(Collection entries)
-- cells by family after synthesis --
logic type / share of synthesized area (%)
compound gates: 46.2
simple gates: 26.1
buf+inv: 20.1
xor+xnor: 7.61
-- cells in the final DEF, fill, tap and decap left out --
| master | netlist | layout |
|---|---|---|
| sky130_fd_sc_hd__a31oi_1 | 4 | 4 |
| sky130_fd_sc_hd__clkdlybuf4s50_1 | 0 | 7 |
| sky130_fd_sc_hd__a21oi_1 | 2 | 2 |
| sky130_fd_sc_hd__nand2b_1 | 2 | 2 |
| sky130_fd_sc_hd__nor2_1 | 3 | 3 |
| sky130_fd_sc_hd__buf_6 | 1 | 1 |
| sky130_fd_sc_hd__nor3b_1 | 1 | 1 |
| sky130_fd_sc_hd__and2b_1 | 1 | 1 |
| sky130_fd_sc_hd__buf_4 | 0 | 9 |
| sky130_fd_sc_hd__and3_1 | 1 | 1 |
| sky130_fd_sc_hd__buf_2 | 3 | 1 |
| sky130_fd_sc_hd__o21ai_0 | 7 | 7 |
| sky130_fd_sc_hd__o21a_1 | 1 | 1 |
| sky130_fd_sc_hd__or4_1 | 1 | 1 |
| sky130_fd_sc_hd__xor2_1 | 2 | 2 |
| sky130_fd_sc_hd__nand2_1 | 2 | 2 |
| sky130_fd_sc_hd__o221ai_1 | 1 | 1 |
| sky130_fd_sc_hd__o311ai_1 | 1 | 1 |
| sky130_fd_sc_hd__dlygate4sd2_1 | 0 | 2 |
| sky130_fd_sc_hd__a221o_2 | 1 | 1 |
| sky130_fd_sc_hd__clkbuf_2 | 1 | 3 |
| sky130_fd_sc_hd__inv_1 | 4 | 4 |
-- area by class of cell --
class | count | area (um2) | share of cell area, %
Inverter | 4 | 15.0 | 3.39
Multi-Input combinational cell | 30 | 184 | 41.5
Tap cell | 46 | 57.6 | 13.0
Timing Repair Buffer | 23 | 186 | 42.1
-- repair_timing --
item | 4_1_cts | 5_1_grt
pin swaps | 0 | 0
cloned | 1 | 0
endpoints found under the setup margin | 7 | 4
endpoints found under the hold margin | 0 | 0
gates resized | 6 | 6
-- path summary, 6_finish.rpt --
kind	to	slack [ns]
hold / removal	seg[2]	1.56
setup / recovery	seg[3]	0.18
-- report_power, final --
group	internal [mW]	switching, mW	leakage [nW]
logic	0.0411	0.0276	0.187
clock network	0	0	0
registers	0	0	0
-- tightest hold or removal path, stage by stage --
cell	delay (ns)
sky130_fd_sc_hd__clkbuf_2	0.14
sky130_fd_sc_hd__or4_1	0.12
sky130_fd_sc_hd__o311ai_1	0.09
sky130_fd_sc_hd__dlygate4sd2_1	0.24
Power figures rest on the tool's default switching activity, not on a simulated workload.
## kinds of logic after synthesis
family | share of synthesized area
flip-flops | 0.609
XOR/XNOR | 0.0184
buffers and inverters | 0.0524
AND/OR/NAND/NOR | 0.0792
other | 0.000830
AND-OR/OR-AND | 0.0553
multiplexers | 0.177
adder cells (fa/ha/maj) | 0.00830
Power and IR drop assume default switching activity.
==> ./design.v <==
`timescale 1ns/1ns
module bus_selector(input wire[31:0] address, 
                    output wire en1,
                    output wire en2,
                    output wire en3,
                    output wire en4);
    assign en1 = (address[31:17] == 15'b000000000000000) ? 1 : 0;
    assign en2 = (address[31:17] == 15'b000000010000000) ? 1 : 0;
    assign en3 = (address[31:17] == 15'b000000110000000) ? 1 : 0;
    assign en4 = ((address[31] == 1) && (address[30:3] == 0)) ? 1 : 0;
endmodule
==> ./run.sh <==
#!/bin/bash
# OpenROAD 26Q1-2900-gdf79404cd8, Yosys 0.63+post, stock flow scripts
make -C /OpenROAD-flow-scripts/flow DESIGN_CONFIG=/design/flow/config.mk WORK_HOME=/design/flow/orfs finish
==> ./config.mk <==
export PLATFORM = sky130hd
export DESIGN_NAME = bus_selector
export DESIGN_NICKNAME = bus_selector
export VERILOG_FILES = /design/flow/design.v
export SDC_FILE = /design/flow/constraint.sdc
export NUM_CORES = 4
export LEC_CHECK = 1
export CORE_AREA = 10 10 70 70
export DIE_AREA = 0 0 80 80
==> ./constraint.sdc <==
current_design bus_selector

set clk_period 1.4
set clk_io_pct 0.2

create_clock -name clk0 -period $clk_period

set non_clock_inputs [all_inputs -no_clocks]
set_input_delay [expr $clk_period * $clk_io_pct] -clock clk0 $non_clock_inputs
set_output_delay [expr $clk_period * $clk_io_pct] -clock clk0 [all_outputs]
==> Slide: Implementation Results <==
Key Metrics from the Run

Final timing
  – Slew @ Worst Pin: between 0.2 and 0.3 ns
  – Final period utilization: 148%
  – Setup TNS Final: -1.34 ns
  – Max-slew violation count: 0
  – Setup WS post-layout: -0.676 ns
  – Hold_ws: between 0.8 and 0.9 ns
  – Minimum clock period: a little over 2 ns
  – F_max: ~0.48 GHz
  – Relative slew slack: between 80 and 90%
  – Unrepaired setup endpoints after global routing: yes
  – Final setup viols: 3
  – Hold Vio Cnt, Final: 0

Pwr
  – Seq pwr share: 0%
  – Switching share of total power: roughly 29%
  – Clk pwr share: 0%
  – Leakage power: roughly 0.00021 µW
  – Worst vdd ir: 44.8 µV
  – Comb power frac: roughly 100%
  – Int Pwr: slightly above 70 µW
  – Power, Total: ~100 µW
  – P per Cell Area: ~170 mW/mm²
  – Psw: 28.9 µW

Routing
  – Antenna violation net count after detailed routing: 0
  – Drt wl/cell: between 10 and 15 µm
  – Via Count: ~300
  – Antenna fix cells: 0
  – Drt pass-1 iters: 1
  – Total wire length: between 1000 and 1500 µm
  – Via density: approximately 3
  – DRC errors left: 0
  – Iteration-0 DRC Markers: 0

Final layout
  – Utilization after layout: 16.7%
  – Area grow syn2layout: 424%
  – Seq_cells: 0
  – Final-layout fill cell count: just under 400
  – Logic area: between 150 and 200 µm²
  – Clock buf count: 0
  – Non-filler instance count after layout: 101
  – Layout cell share with drive strength beyond 1: 47.3%
  – Flop area: 0 µm²

Logic synthesis
  – Cell count after synthesis: 19
  – Mean post-synth cell area: between 5 and 6 µm²
  – Seq/Total Area, Yosys: 0%
  – Top cell type by instance count after synthesis: nor4_1
  – Largest area contributor in the netlist: nor4_1
  – Post-Synthesis Cell Area: approximately 110 µm²
  – Top cells by count, synth: nor4_1, nand2_1, nor2_1, nor3_1
  – Syn. warnings: 0
  – Summed standard-cell area reported by yosys: ~110 µm²
  – Unique cell types: 8
  – Cell area leaders: nor4_1, nor3_1, or4_1
  – Yosys Instances: 19
  – Area leader share: between 20% and 30%

Worst setup path
  – Family with the most delay on the worst path: simple AND/OR/NAND/NOR gates
  – Slowest stage delay, CP: roughly 0.53 ns
  – Critical path capture point type: output pin
  – Worst setup SP type: input pin
  – Critical path buffers and inverters: 3
  – Crit path kind: in -> out
  – CP Data Required Time: 1.12 ns
  – Worst path slowest cell: or4_4
  – Critical Path Fanout Max: 2
  – Crit-path cells: buf_6, or4_4, or4_4, buf_6, nor4_4, buf_2
  – Worst EP arrival: ~1.8 ns
  – Critical Path Stages: 6

Die
  – Starting Density: ~3.2%
  – Io pins: 36
  – Core ar.: between 0.003 and 0.004 mm²
  – Die area: between 0.006 and 0.007 mm²
  – FP Rows: 21
  – Die Span Y: 80 µm
  – Die width: 80 µm

Global route
  – Global-route wire length before repair: around 1400 µm
  – Initial antenna violation count: 0
  – Vias in the first global route: 315
  – Gr usage total: about 2.7%
  – Pin count of the biggest net entering global routing: 4
  – Grt total ovfl: 0

Min path
  – Worst hold path stage count: 3
  – Hold Path Class: in -> out

Outcome
  – Failing checks: setup timing
  – Status: finished, violations left

Run
  – Tool Warnings: 38
  – Max cap viols: 0

Place
  – Input/output buffers: 33
  – GPL Wtd Cong: 0.842
  – Cells after DPL: roughly 98

Clock tree
  – Cts-stage hold buffer count: 0
[metal layers]
layer	routed length [µm]	vias to the layer above	global-route usage (%)
li1	-	152	-
met1	509	127	3.96
met2	417	24	4.01
met3	144	0	1.02
met4	0	0	0
met5	0	-	0
[final timing paths]
kind | from | endpoint | slack (ns)
worst max-delay path | address[28] | en4 | -0.68
worst min-delay path | address[31] | en1 | 0.85
[stage by stage]
stage	setup slack (ns)	cell area (µm²)
5_1_grt	-0.744	571
6_report	-0.676	571
4_1_cts	-0.685	518
3_5_place_dp	-1.30	504
2_1_floorplan	-0.259	116
3_3_place_gp	-1.28	504
[power groups by stage]
stage | sequential [µW] | combinational [µW] | clock (µW)
CTS | 0 | 89.9 | 0
global route | 0 | 106 | 0
finish | 0 | 99.6 | 0
[cell usage in the layout, fill, tap and decap left out, drive strengths merged]
cell type / netlist / routed
clkdlybuf4s50: 0 / 14
buf: 0 / 13
nor4: 5 / 5
clkdlybuf4s15: 0 / 4
nand2: 3 / 3
dlygate4sd2: 0 / 3
nor3: 3 / 3
nor2: 3 / 3
or4: 2 / 2
clkbuf: 0 / 2
nand3: 2 / 2
nor4b: 1 / 1
[cell type report]
| class | count | share of cell area, % |
|---|---|---|
| well taps | 46 | 10.1 |
| repair buffers | 36 | 55.9 |
| multi-input cells | 19 | 34.0 |
[cells by family (layout without fill, tap and decap cells)]
family / count (synthesis) / after routing / synth area share [%]
buffers and inverters: 0 / 36 / 0
and+or+nand+nor: 19 / 19 / 100
[timing repair]
| action | CTS | global route |
|---|---|---|
| pin swaps | 9 | 10 |
| gates cloned | 0 | 0 |
| setup buffers | 2 | 1 |
| setup endpoints to repair | 4 | 4 |
| resized | 59 | 12 |
No activity file was given, so power comes from the tool's default toggle rates.
`./design.v`:
```
module clk_presc (
    input clk,                   
    input [31:0] pres,           
    output reg pres_clk          
);
        reg [31:0] counter = 0;  
        initial pres_clk = 0;   
        always @(posedge clk) begin
            counter <= counter + 1;  
            if (counter == pres) begin
                pres_clk <=  ~pres_clk;      
                counter <= 0;                
            end
        end
endmodule
```
`./run.sh`:
```
#!/bin/bash
# OpenROAD 26Q1-2900-gdf79404cd8, Yosys 0.63+post, stock flow scripts
make -C /OpenROAD-flow-scripts/flow DESIGN_CONFIG=/design/flow/config.mk WORK_HOME=/design/flow/orfs finish
```
`./config.mk`:
```
export PLATFORM = sky130hd
export DESIGN_NAME = clk_presc
export DESIGN_NICKNAME = clk_presc
export VERILOG_FILES = /design/flow/design.v
export SDC_FILE = /design/flow/constraint.sdc
export NUM_CORES = 4
export LEC_CHECK = 1
export CORE_UTILIZATION = 40
```
`./constraint.sdc`:
```
current_design clk_presc

set clk_period 4.2
set clk_io_pct 0.2

create_clock -name clk0 -period $clk_period [get_ports {clk}]

set non_clock_inputs [all_inputs -no_clocks]
set_input_delay [expr $clk_period * $clk_io_pct] -clock clk0 $non_clock_inputs
set_output_delay [expr $clk_period * $clk_io_pct] -clock clk0 [all_outputs]
```
==> impl_metrics.py <==
# Metrics from the implementation run
metrics = {
    "outcome": {
        "status": "completed",
    },
    "die": {
        "core_um2": 4692,
        "num_rows": 25,
        "die_area_um2": 5150,
        "initCoreUtil_pct": 41.49,
        "die_h_um": 71.77,
        "dieWidth_um": 71.77,
        "ios": 34,
    },
    "timing": {
        "relSlewSlack_pct": 49.82,
        "timing.hold.ws_ns": 0.5083,
        "fmax_ghz": 0.3729,
        "setup_violations": 0,
        "finalCritPeriodShare_pct": 63.86,
        "slew_violations": 0,
        "finClkSkew_ns": 0.005626,
        "hold_viol_final": 0,
        "rsz0062_at_grt": "false",
        "final.setup.tns_ns": 0,
        "worst_pin_slew_ns": 0.7465,
        "period_minus_slack_ns": 2.682,
    },
    "grt": {
        "grt_max_degree": 20,
        "grt_busiest_layer": "met1",
        "grt_usage_pct": 19.64,
        "grt-ovfl-total": 0,
        "grt_pass1_vias": 1579,
        "gr-usage-met3_pct": 3.852,
        "grt_antenna_before_repair": 0,
        "grt_use_met2_pct": 29.66,
        "use_met1_pct": 31.13,
        "grt_pass1_wl_um": 7734,
    },
    "drt": {
        "drt_wl_total_um": 4620,
        "post_drt_wl_per_cell_um": 15.40,
        "ant_nets": 0,
        "routed_via_density": 5.733,
        "route.detailed.drc": 0,
        "dr.pass1.iters": 4,
        "vias": 1720,
        "antenna_cells": 0,
        "dr.first_iter.drc_count": 82,
    },
    "synth": {
        "simple_gate_share_pct": 22.30,
        "syn_area_um2": 1947,
        "synth_seq_share_pct": 34.45,
        "ys_ff": 33,
        "area_leaders": "dfxtp_1 33%, xnor2_1 16%, a22oi_1 6.6%",
        "topCombFamilyByArea": "simple AND/OR/NAND/NOR gates",
        "synth_cell_types": 31,
        "compound_area_share_pct": 16.97,
        "synthCells": 217,
        "synth_chip_area_um2": 1947,
        "top_area_share_pct": 32.90,
        "xor_share_pct": 19.79,
        "netlist.top_cell.by_area": "dfxtp_1",
        "synth_area_per_cell_um2": 8.972,
        "synth.area.mux_share_pct": 0,
        "ys_warn_count": 1,
        "fa_ha_area_share_pct": 0.6427,
        "yosysCellCount": 217,
    },
    "cells_and_area": {
        "layout-drive-gt1-share_pct": 6.911,
        "area_delta_synth_final_pct": 21.79,
        "fin_area_um2": 2371,
    },
    "min_path": {
        "min_path_type": "register to register",
    },
    "place": {
        "port_buffers": 33,
        "place_congestion": 0.8713,
        "hpwl_um": 3353,
        "placed_area_um2": 2288,
    },
    "clock_network": {
        "cts_tree": "built",
        "post_cts_buffers": 0,
        "clkSinkCount": 33,
        "cts_resized": 0,
        "cts_buffer_depth": 2,
        "clock-root-buffer": "clkbuf_8",
        "clkLatencyLatePin_ns": 0.28,
        "numCtsBuffers": 5,
        "hold_buffers": 0,
        "cts.clk_slew.worst_paths_ns": 0.07,
        "htreeDepth": 2,
    },
    "critical_path": {
        "required_ns": 4.36,
        "cp-end-kind": "register",
        "arrival_ns": 2.84,
        "cp-start-kind": "primary input",
        "worst-setup-path-type": "primary input to register",
        "crit_fanout": 17,
    },
    "flow_run": {
        "warning_count": 25,
        "maxCapViolCount": 0,
    },
    "power": {
        "powerDensity_nw_per_um2": 252.5,
        "leakage_nw": 0.7993,
        "ir_worst_vdd_v": 0.0001243,
        "power_mw": 0.5988,
    },
}
## per-stage QoR
stage	instances	setup WS (ns)	util (%)
6_report	300	1.518	50.53
5_1_grt	300	1.418	50.53
4_1_cts	300	1.553	50.53
3_5_place_dp	292	1.251	48.77
3_3_place_gp	292	1.272	48.77
2_1_floorplan	217	2.012	-
## final cells by class
cell class                 instances  area, um^2
clock buffer                       6       72.57
clock inverter                     2       10.01
fill                             447        2321
inverter                           4       15.01
multi-input combinational        164        1175
sequential                        33       670.6
tap                               54       67.56
timing repair buffer              37       360.3
## cells in the final DEF (no fill, tap or decap), drive strengths merged
master / synthesis / final
and4: 3 / 3
or3: 7 / 7
clkinv: 0 / 2
xnor2: 36 / 36
nor3: 1 / 1
nand2: 8 / 8
edfxtp: 1 / 1
nand4: 18 / 18
and3: 5 / 5
or4b: 2 / 2
a21boi: 1 / 1
a21oi: 13 / 13
o31ai: 11 / 11
clkbuf: 10 / 6
clkdlybuf4s50: 0 / 33
or4: 12 / 12
ha: 1 / 1
buf: 6 / 4
o21ai: 7 / 7
inv: 4 / 4
and2: 1 / 1
nor4: 2 / 2
dfxtp: 32 / 32
xor2: 8 / 8
a22oi: 18 / 18
nand3: 9 / 9
or2: 1 / 1
## worst max-delay path: stages
cell	delay, ns
clkdlybuf4s50_1	0.41
xnor2_1	0.25
nand4_1	0.14
nor4_2	0.71
buf_4	0.36
a22oi_1	0.12
## final timing paths
kind,to,from,slack [ns],cells past startpoint
worst max-delay path,counter[18],pres[1],1.52,6
worst min-delay path,counter[31],counter[31],0.51,2
worst max register to register,counter[26],counter[0],1.69,5
worst min register to register,counter[31],counter[31],0.51,2
## sequential cells by signal (all words and copies together) (netlist names)
name and flops:
pres_clk 1, counter 32
## Yosys cell counts
cell type,number
a21oi_1,13
and4_1,2
or4b_4,1
and4_2,1
buf_6,3
and3_1,5
nand4_1,18
a22oi_1,17
or4b_1,1
nand2_1,8
or4_1,12
inv_1,4
buf_2,2
edfxtp_1,1
xor2_1,8
nor4_1,2
nand3_1,9
nor3_1,1
and2_1,1
a22oi_2,1
or2_2,1
o21ai_0,7
buf_4,1
o31ai_1,11
a21boi_0,1
or3_1,7
ha_1,1
clkbuf_8,1
clkbuf_1,9
xnor2_1,36
dfxtp_1,32
## kinds of logic (layout without fill, tap and decap cells)
group / after synthesis / after routing
buffers and inverters: 20 / 49
DFF: 33 / 33
adders and majority gates: 1 / 1
and+or+nand+nor: 69 / 69
AOI/OAI and AO/OA: 50 / 50
xor gates and xnor gates: 44 / 44
## power breakdown
part | switching [mW] | internal [mW]
clock | 0.118 | 0.115
sequential | 0.000000798 | 0.314
combinational | 0.0150 | 0.0366
total | 0.133 | 0.465
## metal layers
| layer | up-vias | routed length (um) | share of wire (%) |
|---|---|---|---|
| li1 | 876 | - | - |
| met1 | 802 | 2314 | 50 |
| met2 | 37 | 2046 | 44 |
| met3 | 5 | 208 | 4.5 |
| met4 | 0 | 51 | 1.1 |
| met5 | - | 0 | 0 |
No activity file was given, so power comes from the tool's default toggle rates.
--- run.sh ---
#!/bin/bash
# OpenROAD 26Q1-2900-gdf79404cd8, Yosys 0.63+post, stock flow scripts
make -C /OpenROAD-flow-scripts/flow DESIGN_CONFIG=/design/flow/config.mk WORK_HOME=/design/flow/orfs finish
--- config.mk ---
export PLATFORM = sky130hd
export DESIGN_NAME = uart_tx
export DESIGN_NICKNAME = uart_tx
export VERILOG_FILES = /design/flow/design.v
export SDC_FILE = /design/flow/constraint.sdc
export NUM_CORES = 4
export LEC_CHECK = 1
export CORE_AREA = 10 10 70 70
export DIE_AREA = 0 0 80 80
--- constraint.sdc ---
current_design uart_tx

set clk_period 2.3
set clk_io_pct 0.2

create_clock -name clk0 -period $clk_period [get_ports {clk}]

set non_clock_inputs [all_inputs -no_clocks]
set_input_delay [expr $clk_period * $clk_io_pct] -clock clk0 $non_clock_inputs
set_output_delay [expr $clk_period * $clk_io_pct] -clock clk0 [all_outputs]
--- design.v ---
module uart_tx (
    input wire clk,      
    input wire send,     
    input [7:0] data,    
    output reg tx        
);
    reg [2:0] state = 0;
    reg [2:0] dataIndex = 0;
    reg send_latched = 0;  
    localparam IDLE = 3'b000;
    localparam START_BIT = 3'b001;
    localparam DATA_BITS = 3'b010;
    localparam STOP_BIT = 3'b011;
    localparam CLEANUP = 3'b100;
    reg [2:0] present_state, next_state = IDLE;  
    always @(present_state, send_latched, tx, dataIndex) begin
        case (present_state)
        IDLE:
        begin
           if (send_latched == 1) begin
                next_state = START_BIT;  
           end
        end
        START_BIT:
        begin
            if (tx == 0) begin
                next_state = DATA_BITS;  
            end
        end
        DATA_BITS:
        begin
            if (dataIndex == 7) begin
                next_state = STOP_BIT;  
            end
        end
        STOP_BIT:
        begin
            if (tx == 1) begin
                next_state = CLEANUP;  
            end
        end
        CLEANUP:
        begin
            if (dataIndex == 0 && send_latched == 0) begin
                next_state = IDLE;  
            end
        end
        default:
        begin
            next_state = IDLE; 
        end 
        endcase
    end
     always @(posedge clk ) begin
        present_state <= next_state;  
        case (present_state)
            IDLE:
            begin
                tx <= 1;  
                if (send == 1 && send_latched == 0) begin
                    send_latched <= 1;  
                end
            end
            START_BIT:
            begin
                tx <= 0;  
            end
            DATA_BITS:
            begin
                tx <= data[dataIndex];
                if (dataIndex < 7) begin
                    dataIndex <= dataIndex + 1;
                end
            end
            STOP_BIT:
            begin
                tx <= 1;     
            end
            CLEANUP:
            begin
                dataIndex <= 0;  
                send_latched <= 0;  
            end
            default:
            begin
                tx <= 1;  
            end
        endcase
     end
endmodule
==> run summary <==
yosys + openroad results -> worst relative slew slack approximately two thirds, Sequential Power Share 53.0%, total CTS buffers 3, final hold vios 0, layout cells sized above 1 around 12%, placed instance area approximately 660 sq um, CP Max Fanout 7, internal power 237.4 uW, Cells after DPL 99, die footprint ~6400 sq um, yosys cell count 46, sw frac 18.30%, Pleak between 0.2 and 0.3 nW, Hold/Removal Path Class flop to flop, critical path required time 2.20 ns, # rows 21, clock slew at reported path FFs approximately 0.06 ns, Reg-to-Reg Start present_state[1]$_DFF_P_, CTS max path bufs 2, fillers ~390, maxcap violations 0, Max VDD drop between 100 and 150 uV, Root Driver clkbuf_4, Antenna Cells 0, Routed WL 970 microns, Die Wd about 80 microns, reg-to-reg slack, setup 0.62 ns, area grow syn2layout 29.72%, Tool Warnings 26, hold buffer count at CTS 0, startpoint types flop, RSZ-0062 raised after global routing no, Residual DRC 0, grt total ovfl 0, vias in the first global route 348, Max Clock Freq around 600 MHz, slowest cell delay on critical path around 0.47 ns, Clk network pwr share 39.5%, Hold Crit Endpoint dataIndex[0]$_SDFFCE_PP0P_, Crit Path Category flop to flop, post-route clock period utilization between 70% and 80%, Worst Setup Slack post-DPL 0.4984 ns, port buffer count 10, Worst EP arrival 1.58 ns, Routed Antenna Nets 0, YS chip area roughly 530 sq um, Cell Area, Synth approximately 530 sq um, critical path endpoint category flop, core area 3416 sq um, met2 routed WL 443 microns, Vias ~350, metal3 WL 82 microns, global-route wire length before repair 1580 microns, largest net degree at the start of global routing 9, CTS resizes 0, Reg-to-Reg End dataIndex[0]$_SDFFCE_PP0P_, worst hold path startpoint present_state[2]$_DFF_P_, Crit-path slowest cell dfxtp_1, Post-CTS Setup Bufs 0, Period minus WS final roughly 1.7 ns, worst setup margin approximately 0.6 ns, floorplan utilization 15.53%, Worst Tran Pin Value 0.5115 ns, Registers, synthesis 11, Die Ht around 80 microns, cell chain of the critical path or3b_1 -> o21ai_0, clock skew 0.009605 ns, non-filler cells, final 103, Comb pwr share 7.5%, Syn Inst Count 46, clk ins delay skew pair 0.25 ns, Worst Reg-to-Reg Cells 2, outcome complete, no violations, initial drt markers 25, Finished Cell Area 688.2 sq um, 1st-pass router iterations 2, Synthesis Warnings 1, Total GRT Usage 3.137%, endpoints left unconstrained 6, register pins left without a clock 3, metal1 wirelength 432 microns, Mapped Avg Cell Area 11.53 sq um, Vias per Instance between 3 and 4, routability cong. 0.7366, CTS tree built, initial antenna violation count 0, Cell Type Count 24, top sig layer met4, NetSw around 53 uW, Final Slew Violations 0, Wirelength per Cell 9.417 microns, # H-tree levels 1, Top Ports 11, setup violators final 0, power density over the cells 422.3 nW/um^2, Final TNS setup 0 ns, WHS Path Cells 1, final core occ about a fifth
==> critical path: cells and delay by family, from the launching register on <==
family | cells | cell delay (ns)
DFF | 1 | 0.47
AOI/OAI and AO/OA | 1 | 0.45
and+or+nand+nor | 1 | 0.41
==> how the worst max path moves through the flow <==
stage	from	end	slack (ns)	depth (start not counted)
after CTS	present_state[1]$_DFF_P_	dataIndex[1]$_SDFFCE_PP0P_	0.61	2
after global routing	present_state[1]$_DFF_P_	dataIndex[0]$_SDFFCE_PP0P_	0.56	2
final	present_state[1]$_DFF_P_	dataIndex[0]$_SDFFCE_PP0P_	0.62	2
==> flip-flops by register name, summed over array words and instances (netlist names) <==
register,flops
next_state,3
dataIndex,3
tx,1
present_state,3
send_latched,1
==> logic make-up after synthesis <==
logic type | count (synthesis) | synth area share [%]
buf+inv | 6 | 7.074
fa+ha+maj | 3 | 7.076
xor+xnor | 2 | 3.302
latches | 3 | 8.490
compound gates | 5 | 7.076
mux | 5 | 11.79
flops | 8 | 39.62
simple gates | 14 | 15.56
==> through the flow <==
step | power, mW | hold WS [ns]
after global placement | 0.1792 | 0.6260
final | 0.2906 | 0.6543
after floorplan | 0.1613 | 0.5666
after CTS | 0.2992 | 0.6522
after detailed placement | 0.1793 | 0.6347
after global routing | 0.3042 | 0.7078
==> final cells by class <==
cell class              instances  area [sq um]  area share (%)
clock buffers                   4         26.28           3.818
inverters                       3         11.26           1.636
well taps                      46         57.56           8.364
multi-input cells              29         237.7           34.55
repair buffers                 10         100.1           14.55
flip-flops and latches         11         255.2           37.09
==> cell usage in the layout (no fill, tap or decap) <==
| cell | netlist | routed |
|---|---|---|
| a21oi_1 | 2 | 2 |
| and2_1 | 2 | 2 |
| and3_1 | 1 | 1 |
| and3_2 | 2 | 2 |
| and3b_1 | 1 | 1 |
| clkbuf_1 | 0 | 1 |
| clkbuf_4 | 0 | 3 |
| clkdlybuf4s50_1 | 0 | 10 |
| dfxtp_1 | 3 | 3 |
| dlxtn_1 | 3 | 3 |
| edfxtp_1 | 5 | 5 |
| ha_1 | 3 | 3 |
| inv_1 | 3 | 3 |
| mux2i_1 | 4 | 4 |
| mux4_2 | 1 | 1 |
| nand2_1 | 1 | 1 |
| nor2_1 | 4 | 4 |
| nor3_1 | 1 | 1 |
| nor3b_1 | 1 | 1 |
| o21ai_0 | 1 | 1 |
| o22ai_1 | 1 | 1 |
| o41ai_2 | 1 | 1 |
| or3b_1 | 1 | 1 |
| xnor2_1 | 1 | 1 |
| xor2_1 | 1 | 1 |
==> synthesized netlist by cell type <==
library cell,number,area [sq um]
a21oi_1,2,10.01
and2_1,2,12.51
and3_1,1,6.260
and3_2,2,15.01
and3b_1,1,8.760
buf_4,2,15.01
buf_6,1,11.26
dfxtp_1,3,60.06
dlxtn_1,3,45.04
edfxtp_1,5,150.1
ha_1,3,37.54
inv_1,3,11.26
mux2i_1,4,40.04
mux4_2,1,22.52
nand2_1,1,3.750
nor2_1,4,15.01
nor3_1,1,5.000
nor3b_1,1,7.510
o21ai_0,1,5.000
o22ai_1,1,6.260
o41ai_2,1,16.27
or3b_1,1,8.760
xnor2_1,1,8.760
xor2_1,1,8.760
==> layer usage <==
metal	vias to the layer above	track usage [%]
met4	0	0.7042
met3	2	2.045
met1	159	3.704
li1	186	-
met5	-	0
met2	4	4.655
==> power groups by stage <==
| stage | registers [mW] | clock network, mW | logic (mW) |
|---|---|---|---|
| final | 0.154 | 0.115 | 0.0218 |
| after global routing | 0.154 | 0.126 | 0.0238 |
| after CTS | 0.154 | 0.123 | 0.0222 |
No activity file was given, so power comes from the tool's default toggle rates.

> [Description of the task]: Retype every line up to and including the one that contains "class | count | area", beginning at the first line of the records, with no edits.

> [Solution to the exercise]:
-- cells by family after synthesis --
logic type / share of synthesized area (%)
compound gates: 46.2
simple gates: 26.1
buf+inv: 20.1
xor+xnor: 7.61
-- cells in the final DEF, fill, tap and decap left out --
| master | netlist | layout |
|---|---|---|
| sky130_fd_sc_hd__a31oi_1 | 4 | 4 |
| sky130_fd_sc_hd__clkdlybuf4s50_1 | 0 | 7 |
| sky130_fd_sc_hd__a21oi_1 | 2 | 2 |
| sky130_fd_sc_hd__nand2b_1 | 2 | 2 |
| sky130_fd_sc_hd__nor2_1 | 3 | 3 |
| sky130_fd_sc_hd__buf_6 | 1 | 1 |
| sky130_fd_sc_hd__nor3b_1 | 1 | 1 |
| sky130_fd_sc_hd__and2b_1 | 1 | 1 |
| sky130_fd_sc_hd__buf_4 | 0 | 9 |
| sky130_fd_sc_hd__and3_1 | 1 | 1 |
| sky130_fd_sc_hd__buf_2 | 3 | 1 |
| sky130_fd_sc_hd__o21ai_0 | 7 | 7 |
| sky130_fd_sc_hd__o21a_1 | 1 | 1 |
| sky130_fd_sc_hd__or4_1 | 1 | 1 |
| sky130_fd_sc_hd__xor2_1 | 2 | 2 |
| sky130_fd_sc_hd__nand2_1 | 2 | 2 |
| sky130_fd_sc_hd__o221ai_1 | 1 | 1 |
| sky130_fd_sc_hd__o311ai_1 | 1 | 1 |
| sky130_fd_sc_hd__dlygate4sd2_1 | 0 | 2 |
| sky130_fd_sc_hd__a221o_2 | 1 | 1 |
| sky130_fd_sc_hd__clkbuf_2 | 1 | 3 |
| sky130_fd_sc_hd__inv_1 | 4 | 4 |
-- area by class of cell --
class | count | area (um2) | share of cell area, %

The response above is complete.